Panel A. NOG/SCID/γc−/− mice engrafted i.p. with the neuroblastoma cell line CHLA-255 labeled with firefly luciferase were infused i.p. with control or CAR-CMV-CTLs and vaccinated. The graph summarizes tumor bioluminescence. Summary of CMV-CTL line prepared from 4 donors: 15 mice (control CMV-CTLs plus K/CD40L/pp65 and K/OX40L/pp65), 17 mice (CAR-CMV-CTLs plus K/CD40L and K/OX40L) and 17 mice (CAR-CMV-CTLs plus K/CD40L/pp65 and K/OX40L/pp65) were used per group. Panel B. Mice euthanized were analyzed for the presence of macroscopic tumors. The graph summarizes the volume of the tumor collected in the different groups. Panel C. Enumeration of the CMV-CTLs in the isolated human CD45+ cells from the spleen as assessed by IFNγ ELISpot in response to CMV-pp65 and irrelevant pepmixes or the 1A7 Ab that cross-links the CAR-GD2. Data represent mean ± SD. Panel D. Mice were inoculated i.v. with the GD2+ lung carcinoma cell line A459 labeled with Firefly luciferase. Mice were then infused i.v. with control or CAR-CMV-CTLs and vaccinated. Tumor bioluminescence was then measured overtime. The graph is representative of one of 4 experiments using CMV-CTLs from 4 donors. Panel E. Kaplan-Meier analysis of tumor-bearing mice. Summary of CMV-CTL lines prepared from 4 donors: 15 mice (control CMV-CTLs plus K/CD40L/pp65 and K/OX40L/pp65), 13 mice (CAR-CMV-CTLs plus K/CD40L and K/OX40L), 13 mice (CAR-CMV-CTLs plus K/CD40L/pp65 and K/OX40L/pp65) and 8 mice (CAR-CMV-CTLs alone) were used per group.

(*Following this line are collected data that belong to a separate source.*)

**config.mk**
```make
export PLATFORM = sky130hd
export DESIGN_NAME = mpa_cfg
export DESIGN_NICKNAME = d
export VERILOG_FILES = /design/src/hw/rtl/max_pooling_2d_with_argmax_top_defines.svh /design/src/hw/rtl/mpa_pkg.sv /design/src/hw/rtl/mpa_cfg.sv
export SDC_FILE = /design/constraint.sdc
export NUM_CORES = 1
export LEC_CHECK = 0
export ABC_AREA = 1
export BUFFER_PORTS_ARGS = -buffer_cell sky130_fd_sc_hd__buf_4
export CAP_MARGIN = 20
export CORE_MARGIN = 5
export CORE_UTILIZATION = 34
export CTS_CLUSTER_DIAMETER = 150
export DETAILED_ROUTE_END_ITERATION = 16
export SYNTH_ARGS = -nofsm -noshare
export SYNTH_HDL_FRONTEND = slang
export SYNTH_SLANG_ARGS = --single-unit
```
**constraint.sdc**
```tcl
create_clock -name clk -period 2.8 [get_ports clk]
set_input_delay 0.14 -clock clk [delete_from_list [all_inputs] [get_ports clk]]
set_output_delay 0.14 -clock clk [all_outputs]
set_load 0.05 [all_outputs]
```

Figure 5. Activation of the iC9 suicide gene eliminates engrafted K562-derived whole-cell vaccine in vivo

Panel A. Characterization of the clones by flow cytometry analysis. Gray areas indicate wild type K562 cells. Panel B. Western blot showing the expression of CMV-pp65 in the clones expressing the iC9 transgene. Panels C and D. NOG/SCID/γc−/− mice were inoculated subcutaneously with irradiated (C) or non-irradiated (D) K562-derived whole-cell vaccine expressing the iC9 gene and labeled with an enhanced firefly luciferase. Tumor growth was measured by in vivo imaging. Panel E. Effects of the administration of the chemical inducer of dimerization (CID) AP20187 on the growth of engineered vaccine.